DIRECTIONS:
Go through the listing below and work out how many lines hold "standard"; reply with the figure alone.

WORKING DATA:

==> flow/design.v (excerpt) <==
module upsample_csc (
    input  logic        clk,
    input  logic        resetn,
    input  logic        start,
    output logic        done,
    input  logic [15:0] sram_read_data,
    output logic [15:0] sram_write_data,
    output logic [17:0] sram_address,
    output logic        sram_we_n
);
logic [31:0] mult_1_in1, mult_1_in2;
logic [31:0] mult_2_in1, mult_2_in2;
logic [31:0] mult_3_in1, mult_3_in2;
logic [63:0] mult_1_res, mult_2_res, mult_3_res;
assign mult_1_res = mult_1_in1 * mult_1_in2;
assign mult_2_res = mult_2_in1 * mult_2_in2;
assign mult_3_res = mult_3_in1 * mult_3_in2;
M1 M1_unit (
    .CLOCK_50_I(clk),
    .resetn(resetn),
    .M1_start(start),
    .M1_done(done),
    .M1_SRAM_read_data(sram_read_data),
    .M1_SRAM_write_data(sram_write_data),
    .M1_SRAM_address(sram_address),
    .M1_SRAM_we_n(sram_we_n),
    .M1_mult_1_in1(mult_1_in1),
    .M1_mult_1_in2(mult_1_in2),
    .M1_mult_2_in1(mult_2_in1),
    .M1_mult_2_in2(mult_2_in2),
    .M1_mult_3_in1(mult_3_in1),
    .M1_mult_3_in2(mult_3_in2),
    .M1_mult_res_1(mult_1_res),
    .M1_mult_res_2(mult_2_res),
    .M1_mult_res_3(mult_3_res)
);
endmodule
Size: ~6000 cells after synthesis, ~340 flip-flops, roughly 55 I/O pins, ~0.048 sq mm of cells after synthesis.
==> flow/config.mk <==
export PLATFORM = sky130hd
export DESIGN_NAME = upsample_csc
export DESIGN_NICKNAME = upsample_csc
export VERILOG_FILES = /design/flow/design.v
export SDC_FILE = /design/flow/constraint.sdc
export NUM_CORES = 4
export LEC_CHECK = 0
export ABC_AREA = 1
export CAP_MARGIN = 5
export CELL_PAD_IN_SITES_DETAIL_PLACEMENT = 0
export CELL_PAD_IN_SITES_GLOBAL_PLACEMENT = 0
export CORE_MARGIN = 2
export CORE_UTILIZATION = 71
export CTS_CLUSTER_DIAMETER = 55
export MAX_ROUTING_LAYER = met4
export MIN_ROUTING_LAYER = met1
export PLACE_DENSITY = 0.64
export SETUP_SLACK_MARGIN = 1.07
export SLEW_MARGIN = 40
==> flow/constraint.sdc <==
create_clock -name core_clock -period 10.6 [get_ports {clk}]
set_input_delay 2.1200 -clock core_clock [delete_from_list [all_inputs] [get_ports {clk}]]
set_output_delay 2.1200 -clock core_clock [all_outputs]
set_load 0.01 [all_outputs]
run.sh (not shown) runs the stock make flow with config.mk's settings and CLKGATE_MAP_FILE=.
The first run completed and failed the layout checks on setup timing.
==> next run, changes <==
Settings changed: CAP_MARGIN 5 to 20, CELL_PAD_IN_SITES_DETAIL_PLACEMENT 0 to not set, CELL_PAD_IN_SITES_GLOBAL_PLACEMENT 0 to not set, CORE_UTILIZATION 71 to 64, CTS_CLUSTER_DIAMETER 55 to not set, MAX_ROUTING_LAYER met4 to not set, MIN_ROUTING_LAYER met1 to not set, PLACE_DENSITY 0.64 to 0.6, SETUP_SLACK_MARGIN 1.07 to not set, SLEW_MARGIN 40 to 20.
Clock period 10.6 ns to 12.7 ns, I/O delays scaled along.
Outcome:
- The new run finished clean
- clock skew is lower by 59 ps
- via count is lower by roughly a tenth
- global-route usage is lower by 6.3 points
- final cell count is lower slightly
- area after synthesis is unchanged
- worst setup slack gains 2100 ps
- non-clock buffer count is lower by 183
- register-to-register slack gains 2100 ps
==> next run, changes <==
Settings changed: ABC_AREA 1 to not set, CORE_UTILIZATION 64 to 40, SETUP_SLACK_MARGIN set to 0.65.
Clock period 12.7 ns to 10.7 ns, I/O delays scaled along.
- The changed run finished clean
- die area grows by 58%
- area after synthesis shrinks by 0.74%
- routed wire length grows by 2.0%
- setup slack degrades by 1200 ps
- synthesized cell count shrinks by 12%
- design area grows by 5.8%
- global-route usage shrinks by 12 points
- register-to-register slack degrades by 1200 ps
- core utilization shrinks by 23 points

## run 1
Starting RTL as in the previous note.
make LEC_CHECK=0 ABC_AREA=1 CAP_MARGIN=20 CORE_MARGIN=2 CORE_UTILIZATION=72 CTS_CLUSTER_SIZE=99 PLACE_DENSITY=0.43 SLEW_MARGIN=20 finish   # period 9.18 ns
Run 1 did not finish: a tool error stopped it during 5_1_grt.
Relative to run 1, the following input files were edited for run 2:
- PLACE_DENSITY: 0.43 -> 0.6
- ABC_AREA: 1 -> unset
- CTS_CLUSTER_SIZE: 99 -> unset
- CORE_UTILIZATION: 72 -> 32
- the clock period (ns, I/O delays scaled along): 9.18 -> 12.7
Findings:
Run 2 completed; timing, DRC and antenna clean. Post-synthesis cell count: run 2 < run 1. Run 2 -> run 1: count of port buffers added during placement delta 0, exact match. Between run 1 and run 2, the part of the Yosys area used for sequential elements does not differ in any meaningful way. Relative to run 1, number of placed cells counting well taps decreased by about 1.7% in run 2. Delta(synthesized chip area reported by yosys, run 2 - run 1) < 0. The area after synthesis in run 2 sits 350 µm² below the value recorded for run 1. Synthesized-area fraction occupied by and/or/nand/nor cells, run 1 and run 2, higher one = run 1. Looking at post-detailed-placement half-perimeter wirelength, run 2 sits 5.1 mm below run 1. The unique cell type count in the Yosys netlist of run 2 is higher than that of run 1. In the metrics for run 1 and run 2, the one carrying the higher routability congestion estimate from global placement is run 1.
## Diff of input files: run 3 against run 2
- CORE_UTILIZATION now 67, was 32
- the clock period (ns, I/O delays scaled along) now 11.1, was 12.7
==> results <==
Cmp run 2 and run 3 / core utilization of the finished layout / higher: run 3
Going from run 2 to run 3, part of the cycle the worst path needs now sits higher; register-to-register slack has decreased; count of clock-buffer cells in the layout shrank by 12; sequential fraction of total cell area shows no meaningful change.
Post-CTS repair timing setup buffer count on run 3 is up relative to run 2.
What run 4 does differently from run 3 at the input level:
- PLACE_DENSITY: 0.6 -> unset
- CORE_UTILIZATION: 67 -> 65
- the clock period (ns, I/O delays scaled along): 11.1 -> 8.62
### Flow results
From the logs: run 4 reached the end of the flow and failed the layout checks with setup timing. Looking at number of placement rows, run 4 sits 1 above run 3. Summary — chip area, run 4 relative to run 3: higher, by about 3%. Sort run 4 and run 3 by final setup slack of the worst path desc -> top: run 3. From run 3 to run 4, number of synthesized flops with an enable pin did not move at all.

## v2
Starting RTL as in the previous note.
clock: 11.0 ns
lec_check: 0
cap_margin: 15
cell_pad_in_sites_detail_placement: 0
cell_pad_in_sites_global_placement: 3
core_margin: 2
core_utilization: 40
gpl_timing_driven: 0
place_density_lb_addon: 0.13
slew_margin: 40
The following lists how v20 was set up differently from v2:
Settings: HOLD_SLACK_MARGIN: unset -> -0.01; PLACE_DENSITY_LB_ADDON: 0.13 -> unset; CAP_MARGIN: 15 -> 35; SLEW_MARGIN: 40 -> 35; CORE_UTILIZATION: 40 -> 22; CELL_PAD_IN_SITES_DETAIL_PLACEMENT: 0 -> 2; CELL_PAD_IN_SITES_GLOBAL_PLACEMENT: 3 -> 2; TNS_END_PERCENT: unset -> 65.
Findings:
Detailed placement HPWL deteriorates in v20 relative to v2. On utilization: v20 sits below v2. Compared with v2, v20 shows a non-clock buffer count in the final layout that is about 10% higher. Diff v2 -> v20 | worst-path maximum fanout | decrease of 6. v20 vs v2 on cell resize tally after clock tree synthesis: v20 is the higher one. On time the final worst path needs with I/O delays and setup: v20 sits above v2. In v20, the highest clock rate came out about 0.4% below the value in v2. Synthesized area per cell came out exactly the same in v20 and v2.
Edits applied to the flow inputs when going from v20 to v35:
Settings: a change of CORE_UTILIZATION from 22 to 40; a change of SLEW_MARGIN from 35 to 20; a change of CELL_PAD_IN_SITES_DETAIL_PLACEMENT from 2 to 1; a deleted TNS_END_PERCENT that had been 65; a change of CELL_PAD_IN_SITES_GLOBAL_PLACEMENT from 2 to 3; a deleted GPL_TIMING_DRIVEN that had been 0; a change of CAP_MARGIN from 35 to 20; a change of HOLD_SLACK_MARGIN from -0.01 to 0.23.
==> results <==
In summary, v35 completed successfully, with a layout that passed the timing, design-rule and antenna checks.
v35 against v20: maximum clock frequency held; cell area after layout fell 730 um2.
v35 ends up with a worst hold slack that is 0.019 ns lower than in v20.
Number of global-route vias before repair | v35 below v20
When v35 is set beside v20, its final-layout fill cell count turns out to be 10,646 smaller.
Delta (v35 minus v20): routed length per placed instance went up 5.1%.
Summary: with v20 as the reference, via count in v35 moved down slightly.
Modified inputs, v31 compared to v35
Settings: HOLD_SLACK_MARGIN: 0.23 -> unset; PLACE_DENSITY_LB_ADDON: unset -> 0.13; CTS_CLUSTER_SIZE: unset -> 26; ABC_AREA: unset -> 1; CAP_MARGIN: 20 -> 15; CELL_PAD_IN_SITES_DETAIL_PLACEMENT: 1 -> 0; CORE_UTILIZATION: 40 -> 36; GPL_TIMING_DRIVEN: unset -> 0; CORE_ASPECT_RATIO: unset -> 1.3; SLEW_MARGIN: 20 -> 40.
Findings:
Arrival time at the worst endpoint ended up 0.30 ns lower on v31 than on v35.
Changes observed in v31 relative to v35: number of global-route vias before repair saw a decrease; average via count per standard cell lower; placeable core region higher.
Via count: v31 > v35
Of v35 and v31, the run reporting the higher fraction of standard cell area that is sequential was v31.
Of v35 and v31, the run reporting the higher buffers inserted during post-CTS setup optimization was v31.

upsample_csc again, from the RTL that the note above started with.
Settings: LEC_CHECK=0, CAP_MARGIN=20, CELL_PAD_IN_SITES_DETAIL_PLACEMENT=2, CELL_PAD_IN_SITES_GLOBAL_PLACEMENT=2, CORE_MARGIN=2, CORE_UTILIZATION=22, GPL_TIMING_DRIVEN=0, HOLD_SLACK_MARGIN=-0.01, SLEW_MARGIN=10, TNS_END_PERCENT=65; clock period 11.0 ns.
Change:
CELL_PAD_IN_SITES_DETAIL_PLACEMENT = not set   (was 2)
CELL_PAD_IN_SITES_GLOBAL_PLACEMENT = not set   (was 2)
CORE_UTILIZATION = 72   (was 22)
GPL_TIMING_DRIVEN = not set   (was 0)
HOLD_SLACK_MARGIN = not set   (was -0.01)
PLACE_DENSITY = 0.64   (was not set)
SETUP_SLACK_MARGIN = 1.54   (was not set)
SLEW_MARGIN = 20   (was 10)
TNS_END_PERCENT = 10   (was 65)
=>
- setup slack is better by 0.20 ns
- cell count drops by a quarter to a third
- global-route usage climbs by 24 points
- cell area drops by a few percent
- core utilization climbs by 55 points
- die size drops by well over a third
- count of clock-buffer cells in the layout drops by 8
Change:
PLACE_DENSITY = 0.35   (was 0.64)
TNS_END_PERCENT = not set   (was 10)
What happened: Setup slack got worse by 0.35 ns; global-route usage falls by 1.4 points; wire length went up by 3.6%; first-iteration DRC count rises by 27%; via count rose by 3.5%; register-to-register slack is worse by 0.35 ns; fmax goes down by 3.3%; count of clock-buffer cells in the layout falls by 3.
Change:
CTS_CLUSTER_DIAMETER = 320   (was not set)
PLACE_DENSITY = not set   (was 0.35)
PLACE_DENSITY_LB_ADDON = 0.0   (was not set)
SLEW_MARGIN = 40   (was 20)
TNS_END_PERCENT = 10   (was not set)
Outcome: The new run completed with no timing, DRC or antenna violations; sequential share of layout area rises by 0.14 points; hold slack gains 0.0059 ns; register-to-register slack gains 0.49 ns; fmax rises by 4.8%; wire length falls by 3.0%; count of clock-buffer cells in the layout rises by 1; global-route usage rises by 1.6 points; die area does not change; final cell count falls by 0.38%; first-iteration DRC count falls by 12%.
Change:
CORE_UTILIZATION = 40   (was 72)
CTS_CLUSTER_DIAMETER = not set   (was 320)
HOLD_SLACK_MARGIN = 0.23   (was not set)
PLACE_DENSITY_LB_ADDON = not set   (was 0.0)
SETUP_SLACK_MARGIN = 1.21   (was 1.54)
SLEW_MARGIN = 20   (was 40)
TNS_END_PERCENT = not set   (was 10)
The new run produced a clean layout.
Register-to-register slack improves by 0.20 ns.
Wire length drops by 2.6%.
Global-route usage drops by 18 points.
Final area climbs by 2.0%.
Worst setup slack improves by 0.20 ns.
Non-clock buffer count climbs by 10.
Fmax climbs by 2.0%.
Worst hold slack stays flat.
First-iteration DRC count drops by 24%.
Change:
CAP_MARGIN = 35   (was 20)
CELL_PAD_IN_SITES_DETAIL_PLACEMENT = 2   (was not set)
CELL_PAD_IN_SITES_GLOBAL_PLACEMENT = 2   (was not set)
CORE_UTILIZATION = 22   (was 40)
GPL_TIMING_DRIVEN = 0   (was not set)
SETUP_SLACK_MARGIN = not set   (was 1.21)
SLEW_MARGIN = 40   (was 20)
=> Area after synthesis is unchanged; non-clock buffer count went up by 65; final area grows by 3.6%; hold slack gets better by 0.0041 ns; final cell count came out higher by 20%; setup slack loses 0.61 ns; wire length rises by 31%; die area grows by 81%; critical path depth is lower by 3; synthesized cell count stays the same.

## maple
upsample_csc again, from the RTL that the note above started with.
export LEC_CHECK = 0
export ABC_AREA = 1
export CAP_MARGIN = 5
export CELL_PAD_IN_SITES_DETAIL_PLACEMENT = 0
export CELL_PAD_IN_SITES_GLOBAL_PLACEMENT = 0
export CORE_MARGIN = 2
export CORE_UTILIZATION = 72
export CTS_CLUSTER_DIAMETER = 55
export MIN_ROUTING_LAYER = met1
export PLACE_DENSITY_LB_ADDON = 0.2
export SETUP_SLACK_MARGIN = 0.93
export SLEW_MARGIN = 0
create_clock -name core_clock -period 9.06 [get_ports {clk}]
maple never completed; the flow aborted with a tool error in global routing.
What yarrow does differently from maple at the input level:
# maple
export LEC_CHECK = 0
export ABC_AREA = 1
export CAP_MARGIN = 5
export CELL_PAD_IN_SITES_DETAIL_PLACEMENT = 0
export CELL_PAD_IN_SITES_GLOBAL_PLACEMENT = 0
export CORE_MARGIN = 2
export CORE_UTILIZATION = 72
export CTS_CLUSTER_DIAMETER = 55
export MIN_ROUTING_LAYER = met1
export PLACE_DENSITY_LB_ADDON = 0.2
export SETUP_SLACK_MARGIN = 0.93
export SLEW_MARGIN = 0
create_clock -name core_clock -period 9.06 [get_ports {clk}]
# yarrow
export LEC_CHECK = 0
export ABC_AREA = 1
export CAP_MARGIN = 5
export CELL_PAD_IN_SITES_DETAIL_PLACEMENT = 0
export CELL_PAD_IN_SITES_GLOBAL_PLACEMENT = 0
export CORE_MARGIN = 7
export CORE_UTILIZATION = 57
export CTS_CLUSTER_DIAMETER = 55
export MIN_ROUTING_LAYER = met1
export PLACE_DENSITY_LB_ADDON = 0.2
export SETUP_SLACK_MARGIN = 2.06
export SLEW_MARGIN = 0
create_clock -name core_clock -period 9.06 [get_ports {clk}]
### Flow results
To summarise yarrow: no stage aborted, but the layout did not pass its checks, failing on negative setup slack. As far as total cells reported by yosys after synthesis goes, yarrow and maple are indistinguishable; the numbers are identical. Count of instances resized after the clock tree is built ended up about 15% lower on yarrow than on maple. Relative to maple, the setup fix buffers added after clock tree synthesis measured on yarrow has decreased by more than half.
For tundra, these inputs were changed with respect to yarrow:
# yarrow
export LEC_CHECK = 0
export ABC_AREA = 1
export CAP_MARGIN = 5
export CELL_PAD_IN_SITES_DETAIL_PLACEMENT = 0
export CELL_PAD_IN_SITES_GLOBAL_PLACEMENT = 0
export CORE_MARGIN = 7
export CORE_UTILIZATION = 57
export CTS_CLUSTER_DIAMETER = 55
export MIN_ROUTING_LAYER = met1
export PLACE_DENSITY_LB_ADDON = 0.2
export SETUP_SLACK_MARGIN = 2.06
export SLEW_MARGIN = 0
create_clock -name core_clock -period 9.06 [get_ports {clk}]
# tundra
export LEC_CHECK = 0
export ABC_AREA = 1
export CAP_MARGIN = 5
export CELL_PAD_IN_SITES_DETAIL_PLACEMENT = 0
export CELL_PAD_IN_SITES_GLOBAL_PLACEMENT = 0
export CORE_MARGIN = 2
export CORE_UTILIZATION = 60
export CTS_CLUSTER_DIAMETER = 55
export MAX_ROUTING_LAYER = met4
export MIN_ROUTING_LAYER = met1
export PLACE_DENSITY = 0.64
export SETUP_SLACK_MARGIN = 2.06
export SLEW_MARGIN = 0
create_clock -name core_clock -period 10.6 [get_ports {clk}]
--- outcome ---
The flow did not stop early for tundra: all stages ran, and the layout cleared the timing, design-rule and antenna checks.
Final cell count (higher): yarrow
Between tundra and yarrow, fraction of area in non-clock buffers is higher for yarrow, tundra comes in under that.
Routed wire length is lower on yarrow
tundra reports a higher wire length of the first global-routing pass than yarrow does.
Cmp tundra vs yarrow: placed standard-cell area lower in tundra
For yarrow, the timing startpoint of the critical path was M1_unit.mult_op_3[5], unlike tundra, where it was M1_unit.mult_op_1[13].
Delta (tundra minus yarrow): die area went down; antenna diode instance count decreased by 1 relative to the old numbers; critical path depth went up by 17%.
## Diff of input files: ember against tundra
# tundra
export LEC_CHECK = 0
export ABC_AREA = 1
export CAP_MARGIN = 5
export CELL_PAD_IN_SITES_DETAIL_PLACEMENT = 0
export CELL_PAD_IN_SITES_GLOBAL_PLACEMENT = 0
export CORE_MARGIN = 2
export CORE_UTILIZATION = 60
export CTS_CLUSTER_DIAMETER = 55
export MAX_ROUTING_LAYER = met4
export MIN_ROUTING_LAYER = met1
export PLACE_DENSITY = 0.64
export SETUP_SLACK_MARGIN = 2.06
export SLEW_MARGIN = 0
create_clock -name core_clock -period 10.6 [get_ports {clk}]
# ember
export LEC_CHECK = 0
export ABC_AREA = 1
export CAP_MARGIN = 5
export CELL_PAD_IN_SITES_DETAIL_PLACEMENT = 0
export CELL_PAD_IN_SITES_GLOBAL_PLACEMENT = 2
export CORE_MARGIN = 7
export CORE_UTILIZATION = 43
export CTS_CLUSTER_DIAMETER = 55
export GPL_ROUTABILITY_DRIVEN = 0
export MAX_ROUTING_LAYER = met4
export MIN_ROUTING_LAYER = met1
export PLACE_DENSITY = 0.64
export SETUP_SLACK_MARGIN = -0.72
export SLEW_MARGIN = 30
export TNS_END_PERCENT = 85
create_clock -name core_clock -period 7.82 [get_ports {clk}]
Results
| first-iteration DRC count | ember vs tundra | 732 lower |. On setup slack, tundra beats ember. In the reports for ember and tundra, the smaller wire length of the first global-routing pass belongs to tundra. Nothing crashed in ember and all stages finished; the problem is that the final layout failed, the offending checks being negative setup slack. ember against tundra: worst hold slack fell by 4.8 ps, final sum of negative setup slack went down. Post-placement setup slack on ember is behind tundra.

EXERCISE RESPONSE:
3